The equipment has been developed in partnership with the US Department of Defence (DOD) and has taken eight years of research including over 20 clinical studies at 55 sites. It has also been the subject of 16 peer-reviewed publications.

It was launched earlier this month to limited American outlets, including the US Military and professional sports organisations, with a view to coming to the wider market later this year. Funding for the project has come from, among others, the American military and the National Football League (NFL), where concussion has become a serious and highly litigious issue.

Transformative

“We do see it as a quite transformative product,” said Mr Singer. “We feel that what is really missing is an objective capability. The clinician finally has that to help them make this very difficult clinical diagnosis.

“It is a hand-held medical device. We use a militarised smartphone and we load onto the smartphone very specific smartware and algorithms.

“It can be used in any venue where head injury occurs. For the military, it could be in the theatre of war. If it were sport, it would probably be a locker room, where it’s quiet rather than being a spectacle.”

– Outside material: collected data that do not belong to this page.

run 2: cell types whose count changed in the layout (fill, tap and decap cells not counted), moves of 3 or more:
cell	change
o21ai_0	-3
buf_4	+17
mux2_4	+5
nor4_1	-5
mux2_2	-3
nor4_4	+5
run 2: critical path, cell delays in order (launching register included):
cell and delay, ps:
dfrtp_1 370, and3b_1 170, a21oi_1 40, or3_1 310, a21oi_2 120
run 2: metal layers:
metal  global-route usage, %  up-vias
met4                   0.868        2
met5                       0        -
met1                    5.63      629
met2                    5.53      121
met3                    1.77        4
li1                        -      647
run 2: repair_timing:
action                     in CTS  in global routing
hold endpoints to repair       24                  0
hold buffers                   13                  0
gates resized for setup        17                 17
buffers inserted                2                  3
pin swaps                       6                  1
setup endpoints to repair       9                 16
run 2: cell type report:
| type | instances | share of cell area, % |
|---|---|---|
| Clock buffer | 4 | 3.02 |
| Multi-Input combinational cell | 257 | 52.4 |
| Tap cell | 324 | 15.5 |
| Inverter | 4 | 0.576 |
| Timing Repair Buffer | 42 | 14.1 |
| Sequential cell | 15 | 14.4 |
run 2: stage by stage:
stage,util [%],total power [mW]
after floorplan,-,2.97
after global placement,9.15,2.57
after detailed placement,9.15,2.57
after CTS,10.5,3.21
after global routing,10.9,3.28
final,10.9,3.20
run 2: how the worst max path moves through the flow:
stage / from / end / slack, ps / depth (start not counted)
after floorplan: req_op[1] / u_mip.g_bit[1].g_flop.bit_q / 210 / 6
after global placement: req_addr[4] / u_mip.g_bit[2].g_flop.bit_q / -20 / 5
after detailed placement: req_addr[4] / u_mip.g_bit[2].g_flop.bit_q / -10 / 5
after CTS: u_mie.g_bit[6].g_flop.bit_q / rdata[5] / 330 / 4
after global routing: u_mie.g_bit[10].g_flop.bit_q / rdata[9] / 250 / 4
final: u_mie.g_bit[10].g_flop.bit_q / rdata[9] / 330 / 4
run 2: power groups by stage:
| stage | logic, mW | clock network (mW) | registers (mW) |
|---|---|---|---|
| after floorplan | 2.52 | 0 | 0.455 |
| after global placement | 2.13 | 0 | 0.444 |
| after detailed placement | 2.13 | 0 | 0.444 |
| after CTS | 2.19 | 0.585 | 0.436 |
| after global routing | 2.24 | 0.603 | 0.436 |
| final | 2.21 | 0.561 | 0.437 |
## config.mk

```make
export PLATFORM = sky130hd
export DESIGN_NAME = halt_wake_ctrl
export DESIGN_NICKNAME = d
export VERILOG_FILES = /design/src/rtl/halt_wake_pkg.sv /design/src/rtl/hw_datapath.sv /design/src/rtl/hw_control.sv /design/src/rtl/halt_wake_ctrl.sv
export SDC_FILE = /design/constraint.sdc
export NUM_CORES = 1
export LEC_CHECK = 0
export BUFFER_PORTS_ARGS = -buffer_cell sky130_fd_sc_hd__buf_2
export CAP_MARGIN = 20
export CORE_MARGIN = 2
export CORE_UTILIZATION = 59
export CTS_BUF_LIST = sky130_fd_sc_hd__clkbuf_16
export DETAILED_ROUTE_END_ITERATION = 12
export PLACE_DENSITY = 0.87
export SLEW_MARGIN = 10
export SYNTH_ARGS = -nofsm -noshare
export SYNTH_HDL_FRONTEND = slang
export SYNTH_SLANG_ARGS = --single-unit
export TNS_END_PERCENT = 100
```

## constraint.sdc

```tcl
create_clock -name clk -period 4.65 [get_ports clk]
set_clock_uncertainty 0.2 [all_clocks]
set_input_delay 0.6975 -clock clk [delete_from_list [all_inputs] [get_ports clk]]
set_output_delay 0.6975 -clock clk [all_outputs]
set_load 0.005 [all_outputs]
```
<file path="src/rtl/hma_pkg.sv">
package hma_pkg;
    localparam int DATA_W = 32;
    localparam int LANE_W = 8;
    localparam int LANES  = DATA_W / LANE_W;
    localparam int HALF_W = 16;

    typedef enum logic [1:0] {
        SZ_BYTE = 2'b00,
        SZ_HALF = 2'b01,
        SZ_WORD = 2'b10,
        SZ_RSV  = 2'b11
    } acc_size_e;

    typedef struct packed {
        logic              valid;
        logic [DATA_W-1:0] data;
    } rd_state_t;
endpackage

</file>
<file path="src/rtl/hma_addr_gen.sv">
module hma_addr_gen
    import hma_pkg::*;
#(
    parameter int AW    = 12,
    parameter int IMM_W = 3
) (
    input  logic [AW-1:0]    base,
    input  logic [IMM_W-1:0] imm,
    input  acc_size_e        size,
    output logic [AW-1:0]    addr,
    output logic             lane_hi
);
    // byte accesses count the immediate in bytes, others in halfwords
    logic [AW-1:0] off_half;
    logic [AW-1:0] off_byte;

    always_comb begin
        off_half = AW'(imm);
        off_byte = AW'(imm[IMM_W-1:1]);
        if (size == SZ_BYTE) begin
            addr    = base + off_byte;
            lane_hi = imm[0];
        end else begin
            addr    = base + off_half;
            lane_hi = 1'b0;
        end
    end
endmodule

</file>
<file path="src/rtl/hma_wr_steer.sv">
module hma_wr_steer
    import hma_pkg::*;
(
    input  acc_size_e          size,
    input  logic               lane_hi,
    input  logic [DATA_W-1:0]  wdata,
    output logic [LANES-1:0]   be,
    output logic [DATA_W-1:0]  lane_data
);
    localparam int HALF_LANES = HALF_W / LANE_W;

    for (genvar i = 0; i < LANES; i++) begin : g_lane
        localparam int SUB = i % HALF_LANES;
        always_comb begin
            unique case (size)
                SZ_WORD: begin
                    be[i]                       = 1'b1;
                    lane_data[i*LANE_W +: LANE_W] = wdata[i*LANE_W +: LANE_W];
                end
                SZ_HALF: begin
                    be[i]                       = (i < HALF_LANES);
                    lane_data[i*LANE_W +: LANE_W] = wdata[SUB*LANE_W +: LANE_W];
                end
                SZ_BYTE: begin
                    be[i]                       = (i == int'(lane_hi));
                    lane_data[i*LANE_W +: LANE_W] = wdata[LANE_W-1:0];
                end
                default: begin
                    be[i]                       = 1'b0;
                    lane_data[i*LANE_W +: LANE_W] = '0;
                end
            endcase
        end
    end
endmodule

</file>
<file path="src/rtl/hma_rd_align.sv">
module hma_rd_align
    import hma_pkg::*;
(
    input  acc_size_e         size,
    input  logic              sext,
    input  logic              lane_hi,
    input  logic [DATA_W-1:0] rdata,
    output logic [DATA_W-1:0] result
);
    logic [HALF_W-1:0] half_v;
    logic [LANE_W-1:0] byte_v;
    logic              fill;

    always_comb begin
        half_v = rdata[HALF_W-1:0];
        byte_v = lane_hi ? rdata[2*LANE_W-1:LANE_W] : rdata[LANE_W-1:0];
        fill   = 1'b0;
        unique case (size)
            SZ_HALF: begin
                fill   = sext & half_v[HALF_W-1];
                result = {{(DATA_W-HALF_W){fill}}, half_v};
            end
            SZ_BYTE: begin
                fill   = sext & byte_v[LANE_W-1];
                result = {{(DATA_W-LANE_W){fill}}, byte_v};
            end
            default: result = rdata;
        endcase
    end
endmodule

</file>
<file path="src/rtl/hma_mem_access.sv">
module hma_mem_access
    import hma_pkg::*;
#(
    parameter int AW    = 12,
    parameter int IMM_W = 3
) (
    input  logic              clk,
    input  logic              rst_n,
    input  logic              req_valid,
    input  logic              req_write,
    input  logic [1:0]        req_size,
    input  logic              req_signed,
    input  logic [AW-1:0]     req_base,
    input  logic [IMM_W-1:0]  req_imm,
    input  logic [31:0]       req_wdata,
    output logic              ram_en,
    output logic              ram_we,
    output logic [AW-1:0]     ram_addr,
    output logic [3:0]        ram_be,
    output logic [31:0]       ram_wdata,
    input  logic [31:0]       ram_rdata,
    output logic              rd_valid,
    output logic [31:0]       rd_data
);
    acc_size_e         size_w;
    logic              lane_hi_w;
    logic [LANES-1:0]  be_w;
    logic [DATA_W-1:0] steer_w;
    logic [DATA_W-1:0] ext_w;
    logic              acc_ok;
    logic              rd_acc;
    rd_state_t         st_d, st_q;

    assign size_w = acc_size_e'(req_size);

    hma_addr_gen #(.AW(AW), .IMM_W(IMM_W)) u_addr (
        .base    (req_base),
        .imm     (req_imm),
        .size    (size_w),
        .addr    (ram_addr),
        .lane_hi (lane_hi_w)
    );

    hma_wr_steer u_wr (
        .size      (size_w),
        .lane_hi   (lane_hi_w),
        .wdata     (req_wdata),
        .be        (be_w),
        .lane_data (steer_w)
    );

    hma_rd_align u_rd (
        .size    (size_w),
        .sext    (req_signed),
        .lane_hi (lane_hi_w),
        .rdata   (ram_rdata),
        .result  (ext_w)
    );

    always_comb begin
        acc_ok    = req_valid && (size_w != SZ_RSV);
        rd_acc    = acc_ok && !req_write;
        ram_en    = acc_ok;
        ram_we    = acc_ok && req_write;
        ram_be    = ram_we ? be_w : '0;
        ram_wdata = steer_w;
        st_d       = st_q;
        st_d.valid = rd_acc;
        if (rd_acc) begin
            st_d.data = ext_w;
        end
    end

    always_ff @(posedge clk) begin
        if (!rst_n) begin
            st_q <= '0;
        end else begin
            st_q <= st_d;
        end
    end

    assign rd_valid = st_q.valid;
    assign rd_data  = st_q.data;
endmodule

</file>
<file path="config.mk">
export PLATFORM = sky130hd
export DESIGN_NAME = hma_mem_access
export DESIGN_NICKNAME = d
export VERILOG_FILES = /design/src/rtl/hma_pkg.sv /design/src/rtl/hma_addr_gen.sv /design/src/rtl/hma_wr_steer.sv /design/src/rtl/hma_rd_align.sv /design/src/rtl/hma_mem_access.sv
export SDC_FILE = /design/constraint.sdc
export NUM_CORES = 1
export LEC_CHECK = 0
export BUFFER_PORTS_ARGS = -buffer_cell sky130_fd_sc_hd__buf_4
export CAP_MARGIN = 20
export CORE_ASPECT_RATIO = 0.6
export CORE_MARGIN = 2
export CORE_UTILIZATION = 39
export DETAILED_ROUTE_END_ITERATION = 6
export PLACE_DENSITY_LB_ADDON = 0.3
export REMOVE_ABC_BUFFERS = 1
export SLEW_MARGIN = 5
export SYNTH_ARGS = -nofsm -noshare
export SYNTH_HDL_FRONTEND = slang
export SYNTH_SLANG_ARGS = --single-unit
</file>
<file path="constraint.sdc">
create_clock -name clk -period 3.6 [get_ports clk]
set_input_delay 0.72 -clock clk [delete_from_list [all_inputs] [get_ports clk]]
set_output_delay 0.72 -clock clk [all_outputs]
set_load 0.1 [all_outputs]
</file>
==> report_table.html <==
<table>
<tr><th>Metric</th><th>Value</th></tr>
<tr><th colspan="2">Status</th></tr>
<tr><td>Status</td><td>finished clean</td></tr>
<tr><th colspan="2">Power and ir drop</th></tr>
<tr><td>Static leakage</td><td>between 1.5 and 2 nW</td></tr>
<tr><td>VDD IR-drop max</td><td>0.267 mV</td></tr>
<tr><td>Pwr Density</td><td>about 450 nW/µm²</td></tr>
<tr><th colspan="2">Cells and area</th></tr>
<tr><td>Area taken by multi-input logic gates</td><td>1310 µm²</td></tr>
<tr><td>Area delta synth-&gt;final</td><td>65.4%</td></tr>
<tr><td>Final non-filler cell total</td><td>between 400 and 500</td></tr>
<tr><td>Layout filler cell count</td><td>around 440</td></tr>
<tr><td>Antenna diode count</td><td>0</td></tr>
<tr><td>Layout Utilization</td><td>67.8%</td></tr>
<tr><td># nets final</td><td>a little over 500</td></tr>
<tr><td>Share of cells above drive strength 1</td><td>45.3%</td></tr>
<tr><td>FF+latch area</td><td>661 µm²</td></tr>
<tr><th colspan="2">Global route</th></tr>
<tr><td>Number of global-route vias before repair</td><td>around 2.2k</td></tr>
<tr><td>Tot GR Track Use</td><td>approximately 23%</td></tr>
<tr><td>Number of antenna violations at the first check in global routing</td><td>0</td></tr>
<tr><td>First-pass GRT wire length</td><td>~11000 µm</td></tr>
<tr><td>Remaining global-route overflow</td><td>0</td></tr>
<tr><td>Pin count of the biggest net entering global routing</td><td>66</td></tr>
<tr><th colspan="2">Detailed routing</th></tr>
<tr><td>Final routed DRC violation total</td><td>0</td></tr>
<tr><td>Length of the first detailed-routing pass in iterations</td><td>6</td></tr>
<tr><td>Count of antenna-violating nets left after detailed routing</td><td>0</td></tr>
<tr><td>Vias per std cell</td><td>5.23</td></tr>
<tr><td>Wire per inst</td><td>~15 µm</td></tr>
<tr><td>Via count</td><td>approximately 2.6k</td></tr>
<tr><td>Violation count after the first detailed-routing iteration</td><td>around 190</td></tr>
<tr><td>Aggregate routed wire length</td><td>approximately 7400 µm</td></tr>
<tr><th colspan="2">STA</th></tr>
<tr><td>Worst Clk Skew</td><td>0 ps</td></tr>
<tr><td>Highest attainable clock frequency</td><td>0.285 GHz</td></tr>
<tr><td>Actual transition at the worst max-transition pin</td><td>around 830 ps</td></tr>
<tr><td>Clock period minus final worst setup slack</td><td>approximately 3500 ps</td></tr>
<tr><td>Share of the clock period used by the worst path</td><td>a little over nine tenths</td></tr>
<tr><td>Final Setup Violations</td><td>0</td></tr>
<tr><td>Final Max Tran Viols</td><td>0</td></tr>
<tr><td>Slew margin rel.</td><td>~45%</td></tr>
<tr><td>Final hold violation count</td><td>0</td></tr>
<tr><th colspan="2">Critical path</th></tr>
<tr><td>Crit Reg-Reg Startpoint</td><td>rd_data[26]</td></tr>
<tr><td>Logic depth of the worst register-to-register path</td><td>2</td></tr>
<tr><td>Critical path type</td><td>primary input to output pin</td></tr>
<tr><td>Peak per-stage delay on the critical path</td><td>around 360 ps</td></tr>
<tr><td>Highest-delay cell along the critical path</td><td>nor4b_2</td></tr>
<tr><td>Crit path DAT</td><td>about 2800 ps</td></tr>
<tr><td>CP Launch Type</td><td>primary input</td></tr>
<tr><td>Critical path endpoint category</td><td>output pin</td></tr>
<tr><td>R2r endpoint</td><td>rd_data[26]</td></tr>
<tr><td>Worst reg2reg setup slack</td><td>between 2000 and 3000 ps</td></tr>
<tr><td>Highest net fanout along the worst path</td><td>5</td></tr>
<tr><td>Data required, critical path</td><td>~2900 ps</td></tr>
<tr><td>Crit-path cells</td><td>buf_4 -&gt; inv_1 -&gt; ha_2 -&gt; mux2_2 -&gt; ha_1 -&gt; a21o_1 -&gt; a21oi_2 -&gt; nor4b_2 -&gt; xor2_1 -&gt; buf_6</td></tr>
<tr><th colspan="2">Flow run</th></tr>
<tr><td>Max capacitance violation total</td><td>0</td></tr>
<tr><th colspan="2">Die</th></tr>
<tr><td>Die area</td><td>~6000 µm²</td></tr>
<tr><td>Die width</td><td>approximately 99 µm</td></tr>
<tr><td>Number of placement rows</td><td>20</td></tr>
<tr><td>Initial Utilization</td><td>between 40% and 50%</td></tr>
<tr><td>Area of the core region</td><td>approximately 5000 µm²</td></tr>
<tr><td>Chip Height</td><td>between 60 and 70 µm</td></tr>
<tr><td>Io pins</td><td>169</td></tr>
<tr><th colspan="2">Placement</th></tr>
<tr><td>Routability congestion estimate</td><td>approximately 0.8</td></tr>
<tr><td>Buffers on Ports</td><td>between 150 and 200</td></tr>
<tr><td>Placed instance count</td><td>approximately 480</td></tr>
<tr><td>Detailed placer's ending HPWL</td><td>roughly 5700 µm</td></tr>
<tr><th colspan="2">Clock tree</th></tr>
<tr><td>Buffer depth of the longest clock path</td><td>2</td></tr>
<tr><td>Number of clock sinks</td><td>33</td></tr>
<tr><td>Clock network latency to the later pin of the worst-skew pair</td><td>270 ps</td></tr>
<tr><td>Clock-pin slew on the worst setup and hold paths</td><td>roughly 60 ps</td></tr>
<tr><td>Hold-fix buffers, CTS</td><td>0</td></tr>
<tr><td>Root cell of the clock tree</td><td>clkbuf_8</td></tr>
<tr><td>Clock buffers created by TritonCTS</td><td>5</td></tr>
<tr><td>Clock tree from TritonCTS</td><td>built</td></tr>
<tr><td>Deepest level of the CTS H-tree</td><td>2</td></tr>
<tr><th colspan="2">Synth</th></tr>
<tr><td>Synth cell count leaders</td><td>dfxtp_1, nor2_1, o21ai_0</td></tr>
<tr><td>Number of warnings reported in the yosys synthesis log</td><td>0</td></tr>
<tr><td>Synthesized area</td><td>2100 µm²</td></tr>
<tr><td>Average cell area after synthesis</td><td>7.76 µm²</td></tr>
<tr><td>Cells taking the most area after synthesis</td><td>dfxtp_1, a22oi_1, o21ai_0</td></tr>
<tr><td>Share of synthesized area occupied by flip-flops and latches</td><td>roughly a third</td></tr>
<tr><td>Biggest area consumer among synthesized cells</td><td>dfxtp_1</td></tr>
<tr><td>Synthesized flop and latch total</td><td>33</td></tr>
<tr><td>Proportion of netlist area held by the largest area contributor</td><td>31.4%</td></tr>
<tr><td>Most instantiated library cell after synthesis</td><td>dfxtp_1</td></tr>
<tr><td>Syn Inst Count</td><td>roughly 270</td></tr>
<tr><td>Main flop type after synthesis</td><td>dfxtp_1</td></tr>
<tr><td>Count of flip-flops with a built-in enable after synthesis</td><td>0</td></tr>
<tr><td>Count of distinct cell types in the synthesized netlist</td><td>37</td></tr>
<tr><td>Share of flip-flops with an asynchronous set or reset</td><td>0%</td></tr>
<tr><th colspan="2">Worst hold path</th></tr>
<tr><td>Worst Hold Depth</td><td>2</td></tr>
<tr><td>Class of the tightest hold or removal check</td><td>register to register</td></tr>
<tr><td>Worst min-delay path startpoint</td><td>rd_data[27]</td></tr>
<tr><td>Worst Hold Endpoint</td><td>rd_data[27]</td></tr>
</table>
[cell type report]
type / instances / area share, %
timing repair buffer: 173 / 38.1
tap: 66 / 2.37
inverter: 4 / 0.432
sequential: 33 / 19.0
clock buffer: 7 / 2.48
multi-input combinational: 207 / 37.6
[timing repair]
| item | CTS | global route |
|---|---|---|
| endpoints found under the setup margin | 2 | 7 |
| buffers inserted | 0 | 0 |
| pin swaps | 0 | 2 |
| resized for setup | 1 | 9 |
[worst max-delay path, delay by kind of cell]
family          cells  cell delay (ps)
xor+xnor            1              230
mux                 1              340
simple gates        1              360
fa+ha+maj           2              450
compound gates      2              220
buf+inv             3              450
[how the worst max path moves through the flow]
stage	startpoint	endpoint	slack (ps)	depth (start not counted)
after floorplan	req_size[0]	ram_addr[11]	-1180	8
after global placement	req_size[0]	ram_addr[9]	30	10
after detailed placement	req_size[0]	ram_addr[11]	-10	10
after CTS	req_size[0]	ram_addr[11]	-20	10
after global routing	req_size[0]	ram_addr[9]	-30	10
final	req_size[0]	ram_addr[9]	90	10
[metal layers]
metal / global-route usage (%) / up-vias / share of wire, %
met2: 39.0 / 111 / 47
li1: - / 1288 / -
met4: 4.31 / 0 / 1.1
met5: 0 / - / 0
met1: 30.3 / 1155 / 43
met3: 6.68 / 8 / 8.5
[sequential cells by signal, summed over array words and instances, names as in the netlist]
name and cells:
rd_valid 1, rd_data 32
[through the flow]
step | setup WS, ps | instance area (µm²) | hold WS, ps | total power, mW | TNS [ps]
2_1_floorplan | -1180 | 1950 | 842 | 1.05 | -12370
3_3_place_gp | 30.3 | 3350 | 506 | 1.28 | 0
3_5_place_dp | -13.8 | 3350 | 511 | 1.29 | -20.3
4_1_cts | -16.1 | 3440 | 524 | 1.56 | -16.1
5_1_grt | -26.9 | 3480 | 539 | 1.62 | -53.5
6_report | 94.8 | 3480 | 522 | 1.55 | 0
[cells by family (layout without fill, tap and decap cells)]
| kind of cell | Yosys count | in the layout | share of synthesized area, % |
|---|---|---|---|
| AO/OA/AOI/OAI | 110 | 110 | 32.9 |
| AND/OR/NAND/NOR | 77 | 77 | 17.6 |
| flip-flops | 33 | 33 | 31.4 |
| buffers and inverters | 31 | 184 | 7.74 |
| XOR/XNOR | 10 | 10 | 4.17 |
| adder cells (fa/ha/maj) | 8 | 8 | 5.12 |
| multiplexers | 2 | 2 | 1.01 |
[where the power goes]
part           switching, mW  leakage [nW]  internal, mW
Clock                  0.117        0.0443         0.151
Sequential            0.0118         0.271         0.389
Combinational          0.669          1.40         0.214
Total                  0.798          1.72         0.754
[layout by cell type (no fill, tap or decap), types with 2 or more instances in the layout]
master    netlist  final
nand2_1        22     22
a31oi_1        16     16
a21oi_1        26     25
a222oi_1        8      8
xor2_1          7      7
buf_6           3      4
o21ai_1         3      3
clkbuf_8        0      6
nor2_1         30     30
a21o_1          2      2
dfxtp_1        33     33
nand2b_1        2      2
ha_1            7      6
xnor2_1         3      3
nor2b_1         9      9
and2_1          2      2
o21ai_0        30     30
buf_4           3    168
nor4b_2         0      2
inv_1           4      4
a22oi_1        24     24
No activity file was read; power rests on OpenSTA's default activity.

The device, which has inbuilt sensors and is connected to the phone, is placed on the head and includes four objective tests and 16 standard concussion assessment tools, with results formatted in an easy-to-read manner.

Early last year, BrainScope was among a handful of companies featured at the NFL’s annual meeting as part of its “Vision 20/20 Tech Lab”.

It was the grand prize winner of the Head Health Challenge I, part of a collaboration between NFL, General Electric, and Under Armour aimed at developing better diagnostic technologies for traumatic brain injury.

Leslie Prichep, the chief scientific officer for BrainScope, told Massachusetts Institute of Technology Review that over the last 10 years or so “our ability to characterise electrical signals has just exploded”.

In rugby there is a time period of 10 minutes for the current and controversial head injury assessment (HIA), which many doctors believe has allowed concussed players to return to play. Incidents involving Munster and Ireland scrumhalf Conor Murray and Welsh winger George North are two recent examples where questions were asked about the testing methods employed, with team doctors coming under undue and unfair pressure.

Feedback

“The core feedback that we are getting is that they love the objectivity because there is nothing objective out there today that can be used for mild head injury to help the clinician assess concussion,” added Mr Singer.

“The only tool out there today that is objective for a head injury is the use of a CT scan, which helps determine if someone has an underlying bleed or not. What a CT does not do is, it does not provide any help to the clinician for concussion. What we offer objectively, using EEG, has been particularly well received.”

Commercial cost for the unit has not yet been established.

“This is a brand new product, a pioneering product,” added Mr Singer. “There’s a group of core clinical sites, all in the US that we are beginning with, hospitals, sport and some others.”